*Work order*
Among the entries below, extract exactly the lines that run from the one with "2: report_power, final" through the one with "Tap cell,148,0.0287", both ends included.

Stored items:
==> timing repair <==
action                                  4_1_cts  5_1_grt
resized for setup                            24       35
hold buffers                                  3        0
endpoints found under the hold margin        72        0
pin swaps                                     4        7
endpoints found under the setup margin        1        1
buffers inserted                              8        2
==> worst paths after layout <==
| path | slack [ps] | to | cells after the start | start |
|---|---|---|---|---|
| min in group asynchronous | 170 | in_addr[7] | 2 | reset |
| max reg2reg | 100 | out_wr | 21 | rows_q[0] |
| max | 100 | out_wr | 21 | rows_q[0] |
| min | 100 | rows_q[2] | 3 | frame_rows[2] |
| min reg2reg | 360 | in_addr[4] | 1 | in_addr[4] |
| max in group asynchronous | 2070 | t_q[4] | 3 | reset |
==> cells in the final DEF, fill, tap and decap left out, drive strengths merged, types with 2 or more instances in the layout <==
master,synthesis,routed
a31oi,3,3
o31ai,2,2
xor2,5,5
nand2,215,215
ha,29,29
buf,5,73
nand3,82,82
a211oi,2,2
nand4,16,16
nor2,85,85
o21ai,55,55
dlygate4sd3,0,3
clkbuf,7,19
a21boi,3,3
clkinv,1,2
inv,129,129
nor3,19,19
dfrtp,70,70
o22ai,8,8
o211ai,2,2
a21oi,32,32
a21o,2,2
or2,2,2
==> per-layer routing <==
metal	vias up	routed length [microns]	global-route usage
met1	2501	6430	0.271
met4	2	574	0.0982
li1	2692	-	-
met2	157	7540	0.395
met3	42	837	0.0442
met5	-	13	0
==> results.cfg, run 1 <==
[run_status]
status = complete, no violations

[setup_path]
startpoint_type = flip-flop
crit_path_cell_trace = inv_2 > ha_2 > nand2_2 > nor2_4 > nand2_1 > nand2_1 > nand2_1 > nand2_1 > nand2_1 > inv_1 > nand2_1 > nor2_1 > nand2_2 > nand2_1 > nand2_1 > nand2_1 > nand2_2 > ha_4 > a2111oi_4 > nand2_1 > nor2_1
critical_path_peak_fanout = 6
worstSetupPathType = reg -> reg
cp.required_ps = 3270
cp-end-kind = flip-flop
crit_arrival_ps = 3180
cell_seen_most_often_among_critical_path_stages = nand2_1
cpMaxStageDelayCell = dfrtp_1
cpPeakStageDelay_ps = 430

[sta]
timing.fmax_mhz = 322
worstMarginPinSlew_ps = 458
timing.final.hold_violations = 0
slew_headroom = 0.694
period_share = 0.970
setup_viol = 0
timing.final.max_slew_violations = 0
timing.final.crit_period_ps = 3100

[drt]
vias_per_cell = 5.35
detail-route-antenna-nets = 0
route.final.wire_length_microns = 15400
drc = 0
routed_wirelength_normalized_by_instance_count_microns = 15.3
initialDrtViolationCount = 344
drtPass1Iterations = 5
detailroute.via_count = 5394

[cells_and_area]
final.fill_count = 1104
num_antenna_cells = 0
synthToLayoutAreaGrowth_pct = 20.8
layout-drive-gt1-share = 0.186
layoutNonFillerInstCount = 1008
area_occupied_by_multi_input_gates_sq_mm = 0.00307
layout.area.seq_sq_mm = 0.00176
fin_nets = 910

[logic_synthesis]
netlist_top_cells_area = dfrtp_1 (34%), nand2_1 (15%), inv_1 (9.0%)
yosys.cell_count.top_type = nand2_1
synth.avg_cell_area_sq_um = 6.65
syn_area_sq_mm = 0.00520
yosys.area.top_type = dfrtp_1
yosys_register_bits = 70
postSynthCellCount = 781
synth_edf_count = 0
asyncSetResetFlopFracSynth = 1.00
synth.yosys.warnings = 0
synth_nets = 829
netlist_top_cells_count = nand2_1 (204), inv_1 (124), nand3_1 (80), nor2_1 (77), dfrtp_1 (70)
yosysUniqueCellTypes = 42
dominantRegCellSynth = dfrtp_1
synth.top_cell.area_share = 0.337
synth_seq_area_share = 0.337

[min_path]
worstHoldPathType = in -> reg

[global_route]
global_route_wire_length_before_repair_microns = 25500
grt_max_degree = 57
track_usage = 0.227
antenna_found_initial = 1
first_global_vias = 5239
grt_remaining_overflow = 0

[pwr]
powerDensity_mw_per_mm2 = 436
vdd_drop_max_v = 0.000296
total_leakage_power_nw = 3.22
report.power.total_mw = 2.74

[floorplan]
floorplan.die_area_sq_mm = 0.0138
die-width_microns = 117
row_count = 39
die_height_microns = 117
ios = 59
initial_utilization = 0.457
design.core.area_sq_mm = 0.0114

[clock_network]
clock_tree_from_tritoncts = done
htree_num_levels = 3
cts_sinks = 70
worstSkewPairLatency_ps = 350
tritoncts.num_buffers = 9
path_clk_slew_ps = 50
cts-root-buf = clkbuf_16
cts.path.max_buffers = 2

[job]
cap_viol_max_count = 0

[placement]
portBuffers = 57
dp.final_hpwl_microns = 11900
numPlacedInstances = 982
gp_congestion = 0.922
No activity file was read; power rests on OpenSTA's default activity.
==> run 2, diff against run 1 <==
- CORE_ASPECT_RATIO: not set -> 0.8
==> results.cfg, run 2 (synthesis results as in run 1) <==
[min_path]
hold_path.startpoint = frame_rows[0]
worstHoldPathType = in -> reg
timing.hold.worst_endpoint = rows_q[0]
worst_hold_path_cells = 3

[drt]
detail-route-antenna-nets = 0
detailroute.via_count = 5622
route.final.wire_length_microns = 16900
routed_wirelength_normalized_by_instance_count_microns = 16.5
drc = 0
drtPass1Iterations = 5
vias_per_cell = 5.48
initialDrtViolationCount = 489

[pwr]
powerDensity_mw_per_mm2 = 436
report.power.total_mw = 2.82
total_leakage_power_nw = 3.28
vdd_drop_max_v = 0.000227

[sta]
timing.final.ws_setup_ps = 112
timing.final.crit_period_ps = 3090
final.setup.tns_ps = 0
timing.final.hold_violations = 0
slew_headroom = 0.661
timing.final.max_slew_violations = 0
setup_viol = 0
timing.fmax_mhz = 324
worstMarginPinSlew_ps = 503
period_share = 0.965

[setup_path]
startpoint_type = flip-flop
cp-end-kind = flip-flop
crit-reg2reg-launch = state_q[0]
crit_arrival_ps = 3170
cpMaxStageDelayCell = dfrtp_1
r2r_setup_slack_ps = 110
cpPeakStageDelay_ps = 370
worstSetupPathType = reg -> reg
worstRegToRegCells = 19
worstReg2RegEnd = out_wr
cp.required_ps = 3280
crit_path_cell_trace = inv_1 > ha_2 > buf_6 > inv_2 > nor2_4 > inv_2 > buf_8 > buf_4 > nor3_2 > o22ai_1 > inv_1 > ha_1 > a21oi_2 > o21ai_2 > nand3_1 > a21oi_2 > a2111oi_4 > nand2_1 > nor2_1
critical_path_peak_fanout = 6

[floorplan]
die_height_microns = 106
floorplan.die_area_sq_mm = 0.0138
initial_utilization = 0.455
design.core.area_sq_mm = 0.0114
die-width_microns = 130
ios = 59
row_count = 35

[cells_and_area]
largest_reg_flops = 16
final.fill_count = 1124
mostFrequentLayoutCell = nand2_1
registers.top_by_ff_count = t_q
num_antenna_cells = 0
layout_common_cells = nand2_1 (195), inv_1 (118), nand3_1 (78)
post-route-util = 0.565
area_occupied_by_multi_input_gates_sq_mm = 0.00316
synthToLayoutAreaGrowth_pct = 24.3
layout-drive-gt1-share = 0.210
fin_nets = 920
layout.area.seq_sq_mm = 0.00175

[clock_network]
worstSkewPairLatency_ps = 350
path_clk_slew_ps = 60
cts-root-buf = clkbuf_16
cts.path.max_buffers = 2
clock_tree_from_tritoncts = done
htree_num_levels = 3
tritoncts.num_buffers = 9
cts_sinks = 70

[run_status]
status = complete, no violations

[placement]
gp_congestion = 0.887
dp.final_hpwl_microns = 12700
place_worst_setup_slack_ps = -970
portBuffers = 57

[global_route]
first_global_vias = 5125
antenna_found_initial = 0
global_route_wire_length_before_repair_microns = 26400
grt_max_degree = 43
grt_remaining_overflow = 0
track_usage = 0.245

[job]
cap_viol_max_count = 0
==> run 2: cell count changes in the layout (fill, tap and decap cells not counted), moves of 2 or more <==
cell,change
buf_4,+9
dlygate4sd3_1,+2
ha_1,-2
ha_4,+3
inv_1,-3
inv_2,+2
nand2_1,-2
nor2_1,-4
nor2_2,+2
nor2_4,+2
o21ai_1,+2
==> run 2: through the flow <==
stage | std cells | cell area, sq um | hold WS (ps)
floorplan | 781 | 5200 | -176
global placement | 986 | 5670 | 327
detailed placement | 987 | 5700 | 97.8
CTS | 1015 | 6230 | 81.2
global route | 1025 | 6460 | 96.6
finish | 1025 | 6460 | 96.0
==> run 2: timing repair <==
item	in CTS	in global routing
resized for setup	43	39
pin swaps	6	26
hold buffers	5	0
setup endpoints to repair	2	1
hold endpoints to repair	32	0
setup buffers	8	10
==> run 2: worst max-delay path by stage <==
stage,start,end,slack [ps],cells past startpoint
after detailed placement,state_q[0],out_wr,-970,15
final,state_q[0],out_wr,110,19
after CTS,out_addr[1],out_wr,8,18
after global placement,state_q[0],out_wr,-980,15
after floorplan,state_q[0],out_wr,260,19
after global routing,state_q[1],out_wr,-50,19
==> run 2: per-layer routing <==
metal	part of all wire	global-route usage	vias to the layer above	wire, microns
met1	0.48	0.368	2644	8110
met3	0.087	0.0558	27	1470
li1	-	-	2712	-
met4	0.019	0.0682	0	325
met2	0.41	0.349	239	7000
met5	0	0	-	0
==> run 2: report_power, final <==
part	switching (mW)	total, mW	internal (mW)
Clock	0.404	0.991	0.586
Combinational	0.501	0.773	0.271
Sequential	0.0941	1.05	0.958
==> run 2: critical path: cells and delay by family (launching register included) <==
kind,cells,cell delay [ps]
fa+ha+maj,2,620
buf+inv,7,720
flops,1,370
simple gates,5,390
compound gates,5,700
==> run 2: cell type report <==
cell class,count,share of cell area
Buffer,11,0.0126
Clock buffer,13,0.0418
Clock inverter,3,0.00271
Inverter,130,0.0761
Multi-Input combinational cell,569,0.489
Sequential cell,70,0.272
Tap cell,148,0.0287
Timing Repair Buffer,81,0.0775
===== src/rtl/vga_timing_pkg.sv =====
// 640x480@60 raster timing defaults and shared types
// for the VGA frame sequencer.
package vga_timing_pkg;

  localparam int DEF_CLK_DIV   = 2;

  localparam int DEF_H_VISIBLE = 640;
  localparam int DEF_H_FP      = 16;
  localparam int DEF_H_SYNC    = 96;
  localparam int DEF_H_BP      = 48;

  localparam int DEF_V_VISIBLE = 480;
  localparam int DEF_V_FP      = 10;
  localparam int DEF_V_SYNC    = 2;
  localparam int DEF_V_BP      = 33;

  localparam int H_TOTAL =
    DEF_H_VISIBLE + DEF_H_FP + DEF_H_SYNC + DEF_H_BP;
  localparam int V_TOTAL =
    DEF_V_VISIBLE + DEF_V_FP + DEF_V_SYNC + DEF_V_BP;

  localparam int HSYNC_START = DEF_H_VISIBLE + DEF_H_FP;
  localparam int HSYNC_END   = HSYNC_START + DEF_H_SYNC;
  localparam int VSYNC_START = DEF_V_VISIBLE + DEF_V_FP;
  localparam int VSYNC_END   = VSYNC_START + DEF_V_SYNC;

  typedef enum logic {
    IDLE,
    ACK
  } swap_state_t;

endpackage


===== src/rtl/vga_frame_sequencer_mod_counter.sv =====
// Enabled modulo counter; wrap flags the enabled
// cycle in which the count returns to zero.
module mod_counter #(
  parameter int WIDTH   = 10,
  parameter int MODULUS = 800
) (
  input  logic             clk,
  input  logic             reset,
  input  logic             en,
  output logic [WIDTH-1:0] count,
  output logic             wrap
);

  localparam logic [WIDTH-1:0] LAST = WIDTH'(MODULUS - 1);

  assign wrap = en && (count == LAST);

  always_ff @(posedge clk or posedge reset) begin
    if (reset) begin
      count <= '0;
    end else if (en) begin
      count <= wrap ? '0 : count + WIDTH'(1);
    end
  end

endmodule
[src/rtl/csi_rx_clk_ctrl.sv]
// csi_rx_clk_ctrl
//   Bring-up and supervision of the D-PHY byte clock for a CSI-2 receiver.
//   The byte clock is observed as a toggle signal (byte_clk_tgl) that is
//   synchronised into the system clock domain. Once enough consecutive
//   toggle edges are seen, the BUFRs are held in reset, allowed to settle,
//   the deserializers are released and the block reports lock. Losing the
//   byte clock (no edge for TIMEOUT cycles) drops lock and restarts.
//
// Optional feature macro: CSI_RX_CLK_FREQ_CHECK_EN
//   When defined, the edge rate is also checked in LOCKED over consecutive
//   FREQ_WIN-cycle windows; a count outside [FREQ_MIN, FREQ_MAX] drops lock.
//
// Ports
//   clock         system clock, all logic on its rising edge
//   reset         synchronous active-high reset
//   enable        1 permits bring-up, 0 returns to IDLE
//   byte_clk_tgl  toggles once per byte clock period (asynchronous)
//   bufr_reset    CLR for the D-PHY clock BUFRs
//   serdes_reset  reset for the lane deserializers
//   clk_locked    high only in LOCKED
//   clk_lost      one-cycle pulse when LOCKED is left on a clock fault
//   state         encoded current state
//   relock_cnt    number of clk_lost events, saturating at 255
module csi_rx_clk_ctrl #(
  parameter int RST_CYCLES    = 16,
  parameter int SETTLE_CYCLES = 64,
  parameter int ACT_EDGES     = 8,
  parameter int TIMEOUT       = 256,
  parameter int FREQ_WIN      = 1024,
  parameter int FREQ_MIN      = 200,
  parameter int FREQ_MAX      = 300
) (
  input  logic       clock,
  input  logic       reset,
  input  logic       enable,
  input  logic       byte_clk_tgl,
  output logic       bufr_reset,
  output logic       serdes_reset,
  output logic       clk_locked,
  output logic       clk_lost,
  output logic [2:0] state,
  output logic [7:0] relock_cnt
);

  typedef enum logic [2:0] {
    ST_IDLE       = 3'd0,
    ST_WAIT_ACT   = 3'd1,
    ST_BUFR_RST   = 3'd2,
    ST_SETTLE     = 3'd3,
    ST_SERDES_RST = 3'd4,
    ST_LOCKED     = 3'd5
  } state_t;

  localparam int SERDES_CYCLES = 4;
  localparam int PH_MAX_A      = (RST_CYCLES > SETTLE_CYCLES) ? RST_CYCLES : SETTLE_CYCLES;
  localparam int PH_MAX        = (PH_MAX_A > SERDES_CYCLES) ? PH_MAX_A : SERDES_CYCLES;
  localparam int PH_W          = $clog2(PH_MAX + 1);
  localparam int GAP_W         = $clog2(TIMEOUT + 1);
  localparam int EDGE_W        = $clog2(ACT_EDGES + 1);

  localparam logic [PH_W-1:0]   RST_LAST    = PH_W'(RST_CYCLES - 1);
  localparam logic [PH_W-1:0]   SETTLE_LAST = PH_W'(SETTLE_CYCLES - 1);
  localparam logic [PH_W-1:0]   SERDES_LAST = PH_W'(SERDES_CYCLES - 1);
  localparam logic [GAP_W-1:0]  GAP_LAST    = GAP_W'(TIMEOUT - 1);
  localparam logic [EDGE_W-1:0] EDGE_LAST   = EDGE_W'(ACT_EDGES - 1);

  // Reject an inconsistent frequency window at elaboration in every build.
  if (FREQ_MIN > FREQ_MAX || FREQ_MAX > FREQ_WIN) begin : g_bad_freq_cfg
    $error("csi_rx_clk_ctrl: FREQ_MIN/FREQ_MAX/FREQ_WIN inconsistent");
  end

  state_t             state_reg;
  logic               bufr_reset_reg;
  logic               serdes_reset_reg;
  logic               clk_locked_reg;
  logic               clk_lost_reg;
  logic [7:0]         relock_cnt_reg;
  logic [PH_W-1:0]    phase_cnt_reg;
  logic [GAP_W-1:0]   gap_cnt_reg;
  logic [EDGE_W-1:0]  edge_cnt_reg;
  logic               sync1_reg;
  logic               sync2_reg;
  logic               hist_reg;

  logic edge_det;
  logic timeout_hit;
  logic loss_event;

  // An edge is any change between the synchronised sample and its history.
  assign edge_det    = sync2_reg ^ hist_reg;
  // TIMEOUT consecutive cycles without an edge.
  assign timeout_hit = !edge_det && (gap_cnt_reg == GAP_LAST);

`ifdef CSI_RX_CLK_FREQ_CHECK_EN
  localparam int WIN_W = $clog2(FREQ_WIN + 1);
  localparam logic [WIN_W-1:0] WIN_LAST = WIN_W'(FREQ_WIN - 1);
  localparam logic [WIN_W:0]   CNT_MIN  = (WIN_W + 1)'(FREQ_MIN);
  localparam logic [WIN_W:0]   CNT_MAX  = (WIN_W + 1)'(FREQ_MAX);

  logic [WIN_W-1:0] win_cnt_reg;
  logic [WIN_W-1:0] win_edges_reg;
  logic [WIN_W:0]   win_total;
  logic             freq_fault;

  // The edge arriving on the last window cycle still belongs to that window.
  assign win_total  = {1'b0, win_edges_reg} + {{WIN_W{1'b0}}, edge_det};
  assign freq_fault = (win_cnt_reg == WIN_LAST) &&
                      ((win_total < CNT_MIN) || (win_total > CNT_MAX));
  assign loss_event = timeout_hit || freq_fault;

  // Windows run back to back while LOCKED and restart on every entry.
  always_ff @(posedge clock) begin
    if (reset || !enable || state_reg != ST_LOCKED) begin
      win_cnt_reg   <= '0;
      win_edges_reg <= '0;
    end else if (win_cnt_reg == WIN_LAST) begin
      win_cnt_reg   <= '0;
      win_edges_reg <= '0;
    end else begin
      win_cnt_reg <= win_cnt_reg + 1'b1;
      if (edge_det) win_edges_reg <= win_edges_reg + 1'b1;
    end
  end
`else
  assign loss_event = timeout_hit;
`endif

  // Outputs are registered alongside the state so they line up with it.
  always_ff @(posedge clock) begin
    if (reset) begin
      state_reg        <= ST_IDLE;
      bufr_reset_reg   <= 1'b1;
      serdes_reset_reg <= 1'b1;
      clk_locked_reg   <= 1'b0;
      clk_lost_reg     <= 1'b0;
      relock_cnt_reg   <= '0;
      phase_cnt_reg    <= '0;
      gap_cnt_reg      <= '0;
      edge_cnt_reg     <= '0;
      sync1_reg        <= 1'b0;
      sync2_reg        <= 1'b0;
      hist_reg         <= 1'b0;
    end else begin
      sync1_reg    <= byte_clk_tgl;
      sync2_reg    <= sync1_reg;
      hist_reg     <= sync2_reg;
      clk_lost_reg <= 1'b0;

      if (!enable) begin
        // Takes precedence over a coincident timeout: no clk_lost, no count.
        state_reg        <= ST_IDLE;
        bufr_reset_reg   <= 1'b1;
        serdes_reset_reg <= 1'b1;
        clk_locked_reg   <= 1'b0;
        phase_cnt_reg    <= '0;
        gap_cnt_reg      <= '0;
        edge_cnt_reg     <= '0;
      end else begin
        case (state_reg)
          ST_IDLE: begin
            state_reg     <= ST_WAIT_ACT;
            phase_cnt_reg <= '0;
            gap_cnt_reg   <= '0;
            edge_cnt_reg  <= '0;
          end
          ST_WAIT_ACT: begin
            if (edge_det) begin
              gap_cnt_reg <= '0;
              if (edge_cnt_reg == EDGE_LAST) begin
                state_reg     <= ST_BUFR_RST;
                edge_cnt_reg  <= '0;
                phase_cnt_reg <= '0;
              end else begin
                edge_cnt_reg <= edge_cnt_reg + 1'b1;
              end
            end else if (gap_cnt_reg == GAP_LAST) begin
              // Gap too long: activity must be re-proven from scratch.
              edge_cnt_reg <= '0;
            end else begin
              gap_cnt_reg <= gap_cnt_reg + 1'b1;
            end
          end
          ST_BUFR_RST: begin
            if (phase_cnt_reg == RST_LAST) begin
              state_reg      <= ST_SETTLE;
              bufr_reset_reg <= 1'b0;
              phase_cnt_reg  <= '0;
            end else begin
              phase_cnt_reg <= phase_cnt_reg + 1'b1;
            end
          end
          ST_SETTLE: begin
            if (phase_cnt_reg == SETTLE_LAST) begin
              state_reg     <= ST_SERDES_RST;
              phase_cnt_reg <= '0;
            end else begin
              phase_cnt_reg <= phase_cnt_reg + 1'b1;
            end
          end
          ST_SERDES_RST: begin
            if (phase_cnt_reg == SERDES_LAST) begin
              state_reg        <= ST_LOCKED;
              serdes_reset_reg <= 1'b0;
              clk_locked_reg   <= 1'b1;
              phase_cnt_reg    <= '0;
              gap_cnt_reg      <= '0;
            end else begin
              phase_cnt_reg <= phase_cnt_reg + 1'b1;
            end
          end
          ST_LOCKED: begin
            if (loss_event) begin
              state_reg        <= ST_WAIT_ACT;
              bufr_reset_reg   <= 1'b1;
              serdes_reset_reg <= 1'b1;
              clk_locked_reg   <= 1'b0;
              clk_lost_reg     <= 1'b1;
              gap_cnt_reg      <= '0;
              edge_cnt_reg     <= '0;
              if (relock_cnt_reg != 8'hFF) relock_cnt_reg <= relock_cnt_reg + 1'b1;
            end else if (edge_det) begin
              gap_cnt_reg <= '0;
            end else begin
              gap_cnt_reg <= gap_cnt_reg + 1'b1;
            end
          end
          default: begin
            // Unused encodings recover to IDLE with safe outputs.
            state_reg        <= ST_IDLE;
            bufr_reset_reg   <= 1'b1;
            serdes_reset_reg <= 1'b1;
            clk_locked_reg   <= 1'b0;
            phase_cnt_reg    <= '0;
            gap_cnt_reg      <= '0;
            edge_cnt_reg     <= '0;
          end
        endcase
      end
    end
  end

  assign state        = state_reg;
  assign bufr_reset   = bufr_reset_reg;
  assign serdes_reset = serdes_reset_reg;
  assign clk_locked   = clk_locked_reg;
  assign clk_lost     = clk_lost_reg;
  assign relock_cnt   = relock_cnt_reg;

endmodule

*Result of this task*
==> run 2: report_power, final <==
part	switching (mW)	total, mW	internal (mW)
Clock	0.404	0.991	0.586
Combinational	0.501	0.773	0.271
Sequential	0.0941	1.05	0.958
==> run 2: critical path: cells and delay by family (launching register included) <==
kind,cells,cell delay [ps]
fa+ha+maj,2,620
buf+inv,7,720
flops,1,370
simple gates,5,390
compound gates,5,700
==> run 2: cell type report <==
cell class,count,share of cell area
Buffer,11,0.0126
Clock buffer,13,0.0418
Clock inverter,3,0.00271
Inverter,130,0.0761
Multi-Input combinational cell,569,0.489
Sequential cell,70,0.272
Tap cell,148,0.0287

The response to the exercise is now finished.